*Data extracts*.

## src/rtl/dsi_packet_assembler_pkg.sv

```systemverilog
// Shared types and constants for the DSI packet assembler.
// Also holds the byte-wise reflected CRC-16 step used by crc_calculator.
package dsi_pkg;

    typedef enum logic [1:0] {
        IDLE    = 2'd0,
        HDR     = 2'd1,
        PAYLOAD = 2'd2,
        CRC     = 2'd3
    } state_t;

    localparam logic [15:0] CRC_INIT   = 16'hFFFF;
    localparam logic [15:0] CSUM_NONE  = 16'h0000;  // DSI "checksum not calculated"
    localparam logic [1:0]  HDR_BYTES  = 2'd3;      // out_bytes code: 4 bytes
    localparam logic [1:0]  CSUM_BYTES = 2'd1;      // out_bytes code: 2 bytes

    // Data types the packetiser commonly hands us
    localparam logic [5:0] DT_EOTP              = 6'h08;
    localparam logic [5:0] DT_DCS_SHORT_WRITE_0 = 6'h05;
    localparam logic [5:0] DT_DCS_SHORT_WRITE_1 = 6'h15;
    localparam logic [5:0] DT_DCS_LONG_WRITE    = 6'h39;

    // Bytes still to send in the current word, capped at 4 without wrapping
    function automatic logic [2:0] min4(input logic [15:0] v);
        return (v >= 16'd4) ? 3'd4 : v[2:0];
    endfunction

    // One byte through CRC-16 x^16+x^12+x^5+1, reflected (LSB first)
    function automatic logic [15:0] crc16_byte(input logic [15:0] crc_in, input logic [7:0] data);
        logic [15:0] c;
        c = crc_in ^ {8'h00, data};
        for (int i = 0; i < 8; i++) begin
            c = c[0] ? ((c >> 1) ^ 16'h8408) : (c >> 1);
        end
        return c;
    endfunction

endpackage

```

## src/rtl/dsi_packet_assembler_if.sv

```systemverilog
// Descriptor, payload and output streams of the DSI packet assembler.
// slave: the assembler's view; master: the surrounding logic's view.
interface dsi_packet_assembler_if;
    logic        pkt_valid;
    logic        pkt_ready;
    logic        pkt_long;
    logic [7:0]  pkt_di;
    logic [15:0] pkt_wc;
    logic        pl_valid;
    logic        pl_ready;
    logic [31:0] pl_data;
    logic        out_valid;
    logic        out_ready;
    logic [31:0] out_data;
    logic [1:0]  out_bytes;
    logic        out_last;

    modport slave (
        input  pkt_valid, pkt_long, pkt_di, pkt_wc,
        output pkt_ready,
        input  pl_valid, pl_data,
        output pl_ready,
        output out_valid, out_data, out_bytes, out_last,
        input  out_ready
    );

    modport master (
        output pkt_valid, pkt_long, pkt_di, pkt_wc,
        input  pkt_ready,
        output pl_valid, pl_data,
        input  pl_ready,
        input  out_valid, out_data, out_bytes, out_last,
        output out_ready
    );
endinterface

```

## src/rtl/crc_calculator.sv

```systemverilog
// Running payload CRC-16 (reflected, init 16'hFFFF), 1..4 bytes per update.
module crc_calculator
    import dsi_pkg::*;
(
    input  logic        clk,
    input  logic        reset_n,
    input  logic        i_clear,
    input  logic        i_en,
    input  logic [31:0] i_data,
    input  logic [1:0]  i_bytes_number,   // valid bytes minus 1, byte0 first
    output logic [15:0] o_crc
);
    logic [15:0] r_crc;
    logic [15:0] w_crc_next;

    // Fold the valid low-order bytes of the word into the CRC, byte0 first
    always_comb begin
        w_crc_next = r_crc;
        for (int i = 0; i < 4; i++) begin
            if (i_bytes_number >= 2'(i)) begin
                w_crc_next = crc16_byte(w_crc_next, i_data[8*i +: 8]);
            end
        end
    end

    // CRC register: reset/clear to the seed, otherwise advance on each word
    always_ff @(posedge clk) begin
        if (!reset_n || i_clear) begin
            r_crc <= CRC_INIT;
        end else if (i_en) begin
            r_crc <= w_crc_next;
        end
    end

    assign o_crc = r_crc;
endmodule

```

## src/rtl/ecc_calc.sv

```systemverilog
// DSI packet-header ECC over {WC, DI}; the two spare bits are always 0.
module ecc_calc (
    input  logic [23:0] i_data,
    output logic [7:0]  o_ecc
);
    // Each parity bit is the XOR of the header bits selected by its mask
    assign o_ecc = {2'b00,
                    ^(i_data & 24'hEFFC00),
                    ^(i_data & 24'hDF03F0),
                    ^(i_data & 24'hB8E38E),
                    ^(i_data & 24'h749A6D),
                    ^(i_data & 24'hF2555B),
                    ^(i_data & 24'hF12CB7)};
endmodule

```

## src/rtl/dsi_packet_assembler.sv

```systemverilog
// DSI packet assembler: header word, payload words, checksum word (long only).
// Build option: define DSI_ASM_CRC_EN to carry the computed payload CRC in
// the checksum word; otherwise the checksum word carries 16'h0000.
module dsi_packet_assembler
    import dsi_pkg::*;
#(
    parameter logic [15:0] WC_MAX = 16'hFFFF
) (
    input  logic                          clk,
    input  logic                          reset_n,
    dsi_packet_assembler_if.slave         bus,
    output logic                          err_wc
);
    state_t      r_state, w_state_next;
    logic [15:0] r_wc, w_wc_next;
    logic        r_long, w_long_next;
    logic [15:0] r_rem, w_rem_next;
    logic        r_out_valid, w_out_valid_next;
    logic [31:0] r_out_data, w_out_data_next;
    logic [1:0]  r_out_bytes, w_out_bytes_next;
    logic        r_out_last, w_out_last_next;
    logic        r_err_wc, w_err_wc_next;

    logic        w_load;
    logic        w_xfer;
    logic        w_pkt_ready;
    logic        w_pl_ready;
    logic        w_drop;
    logic [7:0]  w_ecc;
    logic [2:0]  w_take;
    logic [1:0]  w_pl_bytes;
    logic [15:0] w_csum;

    assign w_load     = !r_out_valid || bus.out_ready;
    assign w_xfer     = r_out_valid && bus.out_ready;
    assign w_drop     = bus.pkt_long && (bus.pkt_wc > WC_MAX);
    assign w_take     = min4(r_rem);
    assign w_pl_bytes = 2'(w_take - 3'd1);

    // A descriptor may be taken in IDLE, or in the very cycle the final word
    // of the previous packet leaves, which is the cycle the FSM returns to IDLE.
    assign w_pkt_ready = (r_state == IDLE) || (w_xfer && r_out_last);

    ecc_calc u_ecc (
        .i_data ({bus.pkt_wc, bus.pkt_di}),
        .o_ecc  (w_ecc)
    );

`ifdef DSI_ASM_CRC_EN
    logic [15:0] w_crc;
    logic        w_crc_en;
    logic        w_crc_clear;

    assign w_crc_en    = bus.pl_valid && bus.pl_ready;
    assign w_crc_clear = (r_state == CRC) && w_xfer;

    crc_calculator u_crc (
        .clk            (clk),
        .reset_n        (reset_n),
        .i_clear        (w_crc_clear),
        .i_en           (w_crc_en),
        .i_data         (bus.pl_data),
        .i_bytes_number (w_pl_bytes),
        .o_crc          (w_crc)
    );

    assign w_csum = w_crc;
`else
    assign w_csum = CSUM_NONE;
`endif

    // Next-state, output-register and handshake decisions
    always_comb begin
        w_state_next     = r_state;
        w_wc_next        = r_wc;
        w_long_next      = r_long;
        w_rem_next       = r_rem;
        w_out_valid_next = w_load ? 1'b0 : r_out_valid;
        w_out_data_next  = r_out_data;
        w_out_bytes_next = r_out_bytes;
        w_out_last_next  = r_out_last;
        w_err_wc_next    = 1'b0;
        w_pl_ready       = 1'b0;

        case (r_state)
            IDLE: begin
            end
            HDR: begin
                if (w_xfer) begin
                    if (!r_long) begin
                        w_state_next = IDLE;
                    end else if (r_wc == 16'd0) begin
                        w_out_valid_next = 1'b1;
                        w_out_data_next  = {16'h0000, w_csum};
                        w_out_bytes_next = CSUM_BYTES;
                        w_out_last_next  = 1'b1;
                        w_state_next     = CRC;
                    end else begin
                        w_rem_next   = r_wc;
                        w_state_next = PAYLOAD;
                    end
                end
            end
            PAYLOAD: begin
                if (r_rem != 16'd0) begin
                    w_pl_ready = w_load;
                    if (bus.pl_valid && w_load) begin
                        // Unused upper bytes of a short final word pass through as-is
                        w_out_valid_next = 1'b1;
                        w_out_data_next  = bus.pl_data;
                        w_out_bytes_next = w_pl_bytes;
                        w_out_last_next  = 1'b0;
                        w_rem_next       = r_rem - {13'd0, w_take};
                    end
                end else if (w_load) begin
                    // CRC register already holds the last word's contribution here
                    w_out_valid_next = 1'b1;
                    w_out_data_next  = {16'h0000, w_csum};
                    w_out_bytes_next = CSUM_BYTES;
                    w_out_last_next  = 1'b1;
                    w_state_next     = CRC;
                end
            end
            CRC: begin
                if (w_xfer) begin
                    w_state_next = IDLE;
                end
            end
            default: begin
                w_state_next = IDLE;
            end
        endcase

        // Descriptor accept overrides the packet that is just finishing
        if (w_pkt_ready && bus.pkt_valid) begin
            w_wc_next   = bus.pkt_wc;
            w_long_next = bus.pkt_long;
            if (w_drop) begin
                w_err_wc_next = 1'b1;
                w_state_next  = IDLE;
            end else begin
                w_out_valid_next = 1'b1;
                w_out_data_next  = {w_ecc, bus.pkt_wc, bus.pkt_di};
                w_out_bytes_next = HDR_BYTES;
                w_out_last_next  = !bus.pkt_long;
                w_state_next     = HDR;
            end
        end
    end

    // State and output registers
    always_ff @(posedge clk) begin
        if (!reset_n) begin
            r_state     <= IDLE;
            r_wc        <= 16'd0;
            r_long      <= 1'b0;
            r_rem       <= 16'd0;
            r_out_valid <= 1'b0;
            r_out_data  <= 32'd0;
            r_out_bytes <= 2'd0;
            r_out_last  <= 1'b0;
            r_err_wc    <= 1'b0;
        end else begin
            r_state     <= w_state_next;
            r_wc        <= w_wc_next;
            r_long      <= w_long_next;
            r_rem       <= w_rem_next;
            r_out_valid <= w_out_valid_next;
            r_out_data  <= w_out_data_next;
            r_out_bytes <= w_out_bytes_next;
            r_out_last  <= w_out_last_next;
            r_err_wc    <= w_err_wc_next;
        end
    end

    assign bus.pkt_ready = reset_n && w_pkt_ready;
    assign bus.pl_ready  = reset_n && w_pl_ready;
    assign bus.out_valid = r_out_valid;
    assign bus.out_data  = r_out_data;
    assign bus.out_bytes = r_out_bytes;
    assign bus.out_last  = r_out_last;
    assign err_wc        = r_err_wc;
endmodule

```

## src/flat_wrapper.sv

```systemverilog
// flat-port wrapper written by rule: the top's interface ports become plain ports
module dsi_packet_assembler_flat import dsi_pkg::*;
#(
    parameter logic [15:0] WC_MAX = 16'hFFFF
)
  (clk, reset_n, err_wc, bus_pkt_valid, bus_pkt_long, bus_pkt_di, bus_pkt_wc, bus_pkt_ready, bus_pl_valid, bus_pl_data, bus_pl_ready, bus_out_valid, bus_out_data, bus_out_bytes, bus_out_last, bus_out_ready);
  dsi_packet_assembler_if bus_i ();
  input  logic clk;
  input  logic reset_n;
  output logic err_wc;
  input wire logic [$bits(bus_i.pkt_valid)-1:0] bus_pkt_valid;
  input wire logic [$bits(bus_i.pkt_long)-1:0] bus_pkt_long;
  input wire logic [$bits(bus_i.pkt_di)-1:0] bus_pkt_di;
  input wire logic [$bits(bus_i.pkt_wc)-1:0] bus_pkt_wc;
  output wire logic [$bits(bus_i.pkt_ready)-1:0] bus_pkt_ready;
  input wire logic [$bits(bus_i.pl_valid)-1:0] bus_pl_valid;
  input wire logic [$bits(bus_i.pl_data)-1:0] bus_pl_data;
  output wire logic [$bits(bus_i.pl_ready)-1:0] bus_pl_ready;
  output wire logic [$bits(bus_i.out_valid)-1:0] bus_out_valid;
  output wire logic [$bits(bus_i.out_data)-1:0] bus_out_data;
  output wire logic [$bits(bus_i.out_bytes)-1:0] bus_out_bytes;
  output wire logic [$bits(bus_i.out_last)-1:0] bus_out_last;
  input wire logic [$bits(bus_i.out_ready)-1:0] bus_out_ready;
  assign bus_i.pkt_valid = bus_pkt_valid;
  assign bus_i.pkt_long = bus_pkt_long;
  assign bus_i.pkt_di = bus_pkt_di;
  assign bus_i.pkt_wc = bus_pkt_wc;
  assign bus_pkt_ready = bus_i.pkt_ready;
  assign bus_i.pl_valid = bus_pl_valid;
  assign bus_i.pl_data = bus_pl_data;
  assign bus_pl_ready = bus_i.pl_ready;
  assign bus_out_valid = bus_i.out_valid;
  assign bus_out_data = bus_i.out_data;
  assign bus_out_bytes = bus_i.out_bytes;
  assign bus_out_last = bus_i.out_last;
  assign bus_i.out_ready = bus_out_ready;
  dsi_packet_assembler #(.WC_MAX(WC_MAX)) u_core (.clk(clk), .reset_n(reset_n), .bus(bus_i), .err_wc(err_wc));
endmodule
```

## config.mk

```make
export PLATFORM = sky130hd
export DESIGN_NAME = dsi_packet_assembler_flat
export DESIGN_NICKNAME = d
export VERILOG_FILES = /design/src/rtl/dsi_packet_assembler_pkg.sv /design/src/rtl/dsi_packet_assembler_if.sv /design/src/rtl/crc_calculator.sv /design/src/rtl/ecc_calc.sv /design/src/rtl/dsi_packet_assembler.sv /design/src/flat_wrapper.sv
export SDC_FILE = /design/constraint.sdc
export NUM_CORES = 1
export LEC_CHECK = 0
export CORE_ASPECT_RATIO = 0.8
export CORE_MARGIN = 5
export CORE_UTILIZATION = 47
export CTS_BUF_LIST = sky130_fd_sc_hd__clkbuf_4 sky130_fd_sc_hd__clkbuf_8
export DETAILED_ROUTE_END_ITERATION = 10
export PLACE_DENSITY = 0.77
export REMOVE_ABC_BUFFERS = 1
export SLEW_MARGIN = 20
export SYNTH_ARGS = -nofsm -noshare
export SYNTH_HDL_FRONTEND = slang
export SYNTH_SLANG_ARGS = --single-unit
```

## constraint.sdc

```tcl
create_clock -name clk -period 2.2 [get_ports clk]
set_input_delay 0.44 -clock clk [delete_from_list [all_inputs] [get_ports clk]]
set_output_delay 0.44 -clock clk [all_outputs]
set_load 0.1 [all_outputs]
```

* Word level (Yosys, flattened, before mapping)
Index checks and enable logic that the tools add are counted.
Operators by class: multiply operators 0, magnitude comparators 2, shifts and indexed selects 0, add/sub/neg operators 2, reductions and logical operators 25, divide/modulo/power cells 0, bitwise operators 0, eq/ne operators 12, mux-type cells 56
Operators by type and width (count):
- 32-bit 2-to-1 mux | 8
- 24-bit XOR reduction | 6
- 16-bit 2-to-1 mux | 5
- 32-bit one-hot mux with 2 select lines | 1
- 16-bit one-hot mux with 2 select lines | 1
- 2-bit 2-to-1 mux | 14
- 1-bit 2-to-1 mux | 22
- 16-bit by 3-bit greater-or-equal comparator with 1-bit output (second input constant) | 1
- 16-bit > comparator (second input constant) | 1
- 16-bit logical NOT | 1
- 16-bit nonzero test | 1
- 16-bit by 3-bit subtractor with 16-bit output | 1
- 3-bit by 1-bit inequality test with 1-bit output (second input constant) | 3
- 2-bit by 1-bit inequality test with 1-bit output (second input constant) | 4
- 1-bit logical AND | 7
- 2-bit one-hot mux with 3 select lines | 1
- 6-bit AND reduction | 1
- 5-bit AND reduction | 1
- 2-bit equality test (second input constant) | 2
- 1-bit one-hot mux with 2 select lines | 2
- 2-bit one-hot mux with 2 select lines | 1
- 4-bit nonzero test | 1
- 3-bit 2-to-1 mux | 1
- 3-bit inequality test (second input constant) | 1
- other kinds (8) | 10
Word-level totals: latch bits 0, memories kept 0, output and inout bits 39, bits in writable memories 0, word-level logic and storage cells 106, flip-flop bits (word level) 72, memory bits (read-only) 0

* Depth between registers and ports, before layout
Gate-level depths: netlist (run 1).
depth in word-level cells 9, mapped depth 11, mapped depth without buffers 11

* Modules after synthesis
A second synthesis (run 1) with hierarchy kept.
Second synthesis, totals: cell total of the unflattened synthesis 529, area, all modules 4431.8 µm²
By module, submodules not included:
- dsi_packet_assembler | instances 1, area an instance 3881.2 µm², cells an instance 485
- ecc_calc | instances 1, area an instance 550.5 µm², cells an instance 44

* Least setup slack after synthesis (run 1)
Ideal clock, no wire load.
path kind register to output, start point reg u_core.r_state[0], end point out bus_pl_ready, arrival 4.132 ns, slack -2.372 ns, required time 1.760 ns, cell stages (with the launch flop) 7, cells stage by stage dfxtp_1 -> inv_1 -> ha_1 -> clkbuf_1 -> clkinv_1 -> clkbuf_1 -> nor4_1
Between the ends: longest elaborated chain between the ends 3
Ends and longest elaborated chain:
- start, declared | line dsi_packet_assembler.sv:14 | state_t r_state, w_state_next;
- start signal, assigned | line dsi_packet_assembler.sv:164 | r_state <= w_state_next;
- 2-bit equality test | line dsi_packet_assembler.sv:85 | case (r_state)
- 1-bit 2-to-1 mux | line dsi_packet_assembler.sv:85
- 1-bit logical AND | line dsi_packet_assembler.sv:177 | assign bus.pl_ready = reset_n && w_pl_ready;
- end, declared | line flat_wrapper.sv:18 | output wire logic [$bits(bus_i.pl_ready)-1:0] bus_pl_ready;
No other way between the ends.

* Worst setup path in the final report (run 1)
start point reg u_core.r_rem[13], end point out bus_pl_ready
Between the ends: longest elaborated chain between the ends 4
Ends and longest elaborated chain:
- start, declared | line dsi_packet_assembler.sv:17 | logic [15:0] r_rem, w_rem_next;
- start signal, assigned | line dsi_packet_assembler.sv:167 | r_rem <= w_rem_next;
- 16-bit nonzero test | line dsi_packet_assembler.sv:105 | if (r_rem != 16'd0) begin
- 1-bit 2-to-1 mux | line dsi_packet_assembler.sv:105
- 1-bit 2-to-1 mux | line dsi_packet_assembler.sv:85
- 1-bit logical AND | line dsi_packet_assembler.sv:177
No other way between the ends.

==> metrics, run 1 <==
status complete, but fails checks; failing checks setup timing; MaxCap Viol Count 0; relative slew slack ~60%; Pint 2.611 mW; pre-CTS setup slack -443.6 ps; Remaining DRCs 0; Critical Path, Cell by Cell or4_4 -> nor4b_4 -> and2_4 -> buf_6 -> nor4_4 -> clkbuf_16; Total Power 4.379 mW; clock share of power 25.2%; top cells by area, synth dfxtp_1, xnor2_1, nand2_1, a21oi_1, o21ai_0; Num CTS Buffers 9; syn_area_per_cell between 8 and 9 sq um; critical path's slowest cell or4_4; Least-Margin Pin Slew 622.0 ps; post-route setup slack -403.9 ps; clk sink count 71; synthesized area 4134 sq um; Final Hold Vio Count 0; DR top layer met4; area of the multi-input gates 2972 sq um; cell taking the most area after synthesis dfxtp_1; number of synthesized flops with an enable pin 0; Async SR Flop Fraction 0%; WL met2 8.302 mm; pwr/cell area 636.8 nW/um^2; min-delay worst type flop to flop; first-pass GRT wire length 26.01 mm; Clock Skews 7.449 ps; met3 WL 1.832 mm; Setup violations, final between 50 and 60; leakage 2.752 nW; Initial Utilization 48.52%; synthesis warning total 0; Synth Flop Type dfxtp_1; Gate Count Post-Synth 507; ANT nets after route 0; CTS clock-pin slew for the worst setup and hold paths around 80 ps; Top Ports 101; Total GRT Usage 30.20%; final core utilization approximately 81%; Crit Path Class flop to output pin; minimum clock period between 2000 and 3000 ps; share of layout cells above drive strength 1 36.98%; cell area after layout 6877 sq um; met1 WL 6.870 mm; Avg Vias per Cell 6.167; vias in the first global route 5141; Seq pwr share 33.1%; CP Capture Type output pin; hold slack 477.9 ps; Overflow after GRT 0; sequential element share of the synthesized area between 30% and 40%; CTS Root Cell clkbuf_8; hpwl dp 11.02 mm; pin count of the biggest net entering global routing 44; combinational share of power 41.6%; Worst-Skew Late Latency between 300 and 400 ps; Worst Path Max Fanout 5; Port Buffers 99; CTS tree built; Period Utilization, post-route 118.4%; die width approximately 110 um; clock buffer depth 2; initial antenna violation count 0; highest clock rate 384.0 MHz; Critical Path RT 1760 ps; core area roughly 8500 sq um; Placer Congestion 0.9278; DP Area 5918 sq um; startpoint types flop; DR iter-0 viols 550; die extent in y 93.89 um; fillers 520; Final Max Slew Viols 0; Area Growth Syn to Fin 66.34%; antenna fix cells 0; Routed WL 17.67 mm; nets@finish about 780; FF+latch area 1425 sq um; Synth top area share 34.38%; htree depth 3; routed via count between 5k and 6k; RSZ-0062 raised after global routing true; maximum vdd drop 0.4374 mV; Critical Path AT approximately 2200 ps; Synth Register Bits 71; Rows 30; P_sw 1.768 mW; per-cell routed wire length 21.19 um; Distinct cells, synth 62; max incr delay on CP around 560 ps; First-pass DRT Iterations 6; switch share between 40% and 50%; die footprint 10780 sq um
-- cells in the mapped netlist, types with 3 or more instances --
library cell	n
a221oi_1	13
a21oi_1	48
o211ai_1	5
nor2_1	37
nand3_1	9
a221oi_2	8
a31oi_1	5
xnor2_1	40
inv_1	6
nand2_1	76
nand2b_1	5
nor2b_1	4
nor4_1	5
clkbuf_1	24
nand4_1	3
xor2_1	8
buf_1	4
a211o_1	3
buf_4	3
dfxtp_1	71
o311ai_0	3
or4_1	5
ha_1	5
o21ai_0	34
clkinv_1	3
mux2i_1	3
a221o_1	10
nor3_1	13
o22ai_1	3
a32oi_1	3
a211oi_1	7
-- routing by layer --
layer  vias to the layer above  GRT usage (%)
met5                         -              0
met3                        70          6.890
met4                         0          10.75
met2                       322          50.96
met1                      2465          37.60
li1                       2286              -
-- kinds of logic (layout without fill, tap and decap cells) --
logic type | after synthesis | after routing | share of synthesized area [%]
other | 1 | 2 | 0.09071
adders and majority gates | 5 | 5 | 1.513
and+or+nand+nor | 168 | 168 | 18.98
buffers and inverters | 43 | 257 | 4.419
DFF | 71 | 71 | 34.38
muxes | 3 | 3 | 0.7264
xor gates and xnor gates | 49 | 49 | 10.71
AOI/OAI and AO/OA | 167 | 167 | 29.18
-- state kept, by name (all words and copies together), names as in the netlist --
signal	flops
u_core.bus.out_valid	1
u_core.bus.out_data	32
u_core.r_rem	16
u_core.r_state	2
u_core.bus.out_bytes	2
u_core.r_wc	16
u_core.r_long	1
u_core.bus.out_last	1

*Goal of the exercise*. Count the lines of the listing that contain the word "netlist", and give only the number.

*Final answer*. 3